### src/hw/rtl/fat_block_cache_directory_core_macros.svh
// ----------------------------------------------------------------------------
// fat block cache directory assertion macros
// shared concurrent assertion forms for the directory rtl
// ----------------------------------------------------------------------------
`ifndef FAT_BLOCK_CACHE_DIRECTORY_CORE_MACROS_SVH
`define FAT_BLOCK_CACHE_DIRECTORY_CORE_MACROS_SVH

// antecedent implies consequent in the same cycle
`define FBCD_ASSERT_IMP(label, clk, rst, ante, cons, msg) \
   label: assert property (@(posedge clk) disable iff (rst) (ante) |-> (cons)) \
      else $error(msg);

// antecedent implies consequent in the next cycle
`define FBCD_ASSERT_NXT(label, clk, rst, ante, cons, msg) \
   label: assert property (@(posedge clk) disable iff (rst) (ante) |=> (cons)) \
      else $error(msg);

`endif

### src/hw/rtl/fbcd_pkg.sv
// ----------------------------------------------------------------------------
// fbcd_pkg
// types, sizes and helper functions of the block cache directory
// ----------------------------------------------------------------------------
`timescale 1ns / 1ps

package fbcd_pkg;

   localparam int SLOTS     = 8;
   localparam int TAG_BITS  = 16;
   localparam int SLOT_BITS = $clog2(SLOTS);

   typedef enum logic [1:0] {
      ACT_READ  = 2'd0,
      ACT_WRITE = 2'd1,
      ACT_FLUSH = 2'd2,
      ACT_INVAL = 2'd3
   } fbcd_action_type;

   typedef struct packed {
      fbcd_action_type     action;
      logic [TAG_BITS-1:0] block_tag;
   } fbcd_req_type;

   typedef struct packed {
      logic [SLOT_BITS-1:0] slot;
      logic                 hit;
      logic                 fill;
      logic                 writeback;
      logic [TAG_BITS-1:0]  old_tag;
      logic                 dirty_lost;
      logic                 status;
      logic                 last;
   } fbcd_rsp_type;

   typedef struct packed {
      logic                 found;
      logic [SLOT_BITS-1:0] idx;
   } fbcd_find_type;

   // slot search results handed from the selector to the directory
   typedef struct packed {
      fbcd_find_type        hit;
      fbcd_find_type        free;
      fbcd_find_type        clean;
      fbcd_find_type        dirty;
      logic                 dirty_more;
   } fbcd_pick_type;

   // lowest set bit of a slot vector
   function automatic fbcd_find_type find_first(input logic [SLOTS-1:0] vec);
      fbcd_find_type res;
      res.found = |vec;
      res.idx   = '0;
      for (int i = SLOTS - 1; i >= 0; i--) begin
         if (vec[i]) begin
            res.idx = SLOT_BITS'(i);
         end
      end
      return res;
   endfunction

endpackage

### src/hw/rtl/fbcd_select.sv
// ----------------------------------------------------------------------------
// fbcd_select
// parallel tag match and priority searches over all cache slots
// ----------------------------------------------------------------------------
`timescale 1ns / 1ps

module fbcd_select
   import fbcd_pkg::*;
(
   input  logic [SLOTS-1:0]               valid,
   input  logic [SLOTS-1:0]               dirty,
   input  logic [SLOTS-1:0][TAG_BITS-1:0] tags,
   input  logic [TAG_BITS-1:0]            tag,
   input  logic [SLOT_BITS-1:0]           rot,
   output fbcd_pick_type                  pick
);

   logic [SLOTS-1:0] match;
   logic [SLOTS-1:0] clean;
   logic [SLOTS-1:0] clean_up;
   fbcd_find_type    clean_hi;
   fbcd_find_type    clean_lo;

   always_comb begin
      for (int i = 0; i < SLOTS; i++) begin
         match[i]    = valid[i] && (tags[i] == tag);
         clean[i]    = !dirty[i];
         // clean slots at or after the rotating index
         clean_up[i] = !dirty[i] && (SLOT_BITS'(i) >= rot);
      end
   end

   assign clean_hi = find_first(clean_up);
   assign clean_lo = find_first(clean);

   always_comb begin
      pick.hit        = find_first(match);
      pick.free       = find_first(~valid);
      pick.clean      = clean_hi.found ? clean_hi : clean_lo;
      pick.dirty      = find_first(dirty);
      // clearing the lowest set bit leaves the other dirty slots
      pick.dirty_more = |(dirty & (dirty - SLOTS'(1)));
   end

endmodule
........
Set down all of the records shown above once more, exactly.

### [ANSWER BELOW]
### src/hw/rtl/fat_block_cache_directory_core_macros.svh
// ----------------------------------------------------------------------------
// fat block cache directory assertion macros
// shared concurrent assertion forms for the directory rtl
// ----------------------------------------------------------------------------
`ifndef FAT_BLOCK_CACHE_DIRECTORY_CORE_MACROS_SVH
`define FAT_BLOCK_CACHE_DIRECTORY_CORE_MACROS_SVH

// antecedent implies consequent in the same cycle
`define FBCD_ASSERT_IMP(label, clk, rst, ante, cons, msg) \
   label: assert property (@(posedge clk) disable iff (rst) (ante) |-> (cons)) \
      else $error(msg);

// antecedent implies consequent in the next cycle
`define FBCD_ASSERT_NXT(label, clk, rst, ante, cons, msg) \
   label: assert property (@(posedge clk) disable iff (rst) (ante) |=> (cons)) \
      else $error(msg);

`endif

### src/hw/rtl/fbcd_pkg.sv
// ----------------------------------------------------------------------------
// fbcd_pkg
// types, sizes and helper functions of the block cache directory
// ----------------------------------------------------------------------------
`timescale 1ns / 1ps

package fbcd_pkg;

   localparam int SLOTS     = 8;
   localparam int TAG_BITS  = 16;
   localparam int SLOT_BITS = $clog2(SLOTS);

   typedef enum logic [1:0] {
      ACT_READ  = 2'd0,
      ACT_WRITE = 2'd1,
      ACT_FLUSH = 2'd2,
      ACT_INVAL = 2'd3
   } fbcd_action_type;

   typedef struct packed {
      fbcd_action_type     action;
      logic [TAG_BITS-1:0] block_tag;
   } fbcd_req_type;

   typedef struct packed {
      logic [SLOT_BITS-1:0] slot;
      logic                 hit;
      logic                 fill;
      logic                 writeback;
      logic [TAG_BITS-1:0]  old_tag;
      logic                 dirty_lost;
      logic                 status;
      logic                 last;
   } fbcd_rsp_type;

   typedef struct packed {
      logic                 found;
      logic [SLOT_BITS-1:0] idx;
   } fbcd_find_type;

   // slot search results handed from the selector to the directory
   typedef struct packed {
      fbcd_find_type        hit;
      fbcd_find_type        free;
      fbcd_find_type        clean;
      fbcd_find_type        dirty;
      logic                 dirty_more;
   } fbcd_pick_type;

   // lowest set bit of a slot vector
   function automatic fbcd_find_type find_first(input logic [SLOTS-1:0] vec);
      fbcd_find_type res;
      res.found = |vec;
      res.idx   = '0;
      for (int i = SLOTS - 1; i >= 0; i--) begin
         if (vec[i]) begin
            res.idx = SLOT_BITS'(i);
         end
      end
      return res;
   endfunction

endpackage

### src/hw/rtl/fbcd_select.sv
// ----------------------------------------------------------------------------
// fbcd_select
// parallel tag match and priority searches over all cache slots
// ----------------------------------------------------------------------------
`timescale 1ns / 1ps

module fbcd_select
   import fbcd_pkg::*;
(
   input  logic [SLOTS-1:0]               valid,
   input  logic [SLOTS-1:0]               dirty,
   input  logic [SLOTS-1:0][TAG_BITS-1:0] tags,
   input  logic [TAG_BITS-1:0]            tag,
   input  logic [SLOT_BITS-1:0]           rot,
   output fbcd_pick_type                  pick
);

   logic [SLOTS-1:0] match;
   logic [SLOTS-1:0] clean;
   logic [SLOTS-1:0] clean_up;
   fbcd_find_type    clean_hi;
   fbcd_find_type    clean_lo;

   always_comb begin
      for (int i = 0; i < SLOTS; i++) begin
         match[i]    = valid[i] && (tags[i] == tag);
         clean[i]    = !dirty[i];
         // clean slots at or after the rotating index
         clean_up[i] = !dirty[i] && (SLOT_BITS'(i) >= rot);
      end
   end

   assign clean_hi = find_first(clean_up);
   assign clean_lo = find_first(clean);

   always_comb begin
      pick.hit        = find_first(match);
      pick.free       = find_first(~valid);
      pick.clean      = clean_hi.found ? clean_hi : clean_lo;
      pick.dirty      = find_first(dirty);
      // clearing the lowest set bit leaves the other dirty slots
      pick.dirty_more = |(dirty & (dirty - SLOTS'(1)));
   end

endmodule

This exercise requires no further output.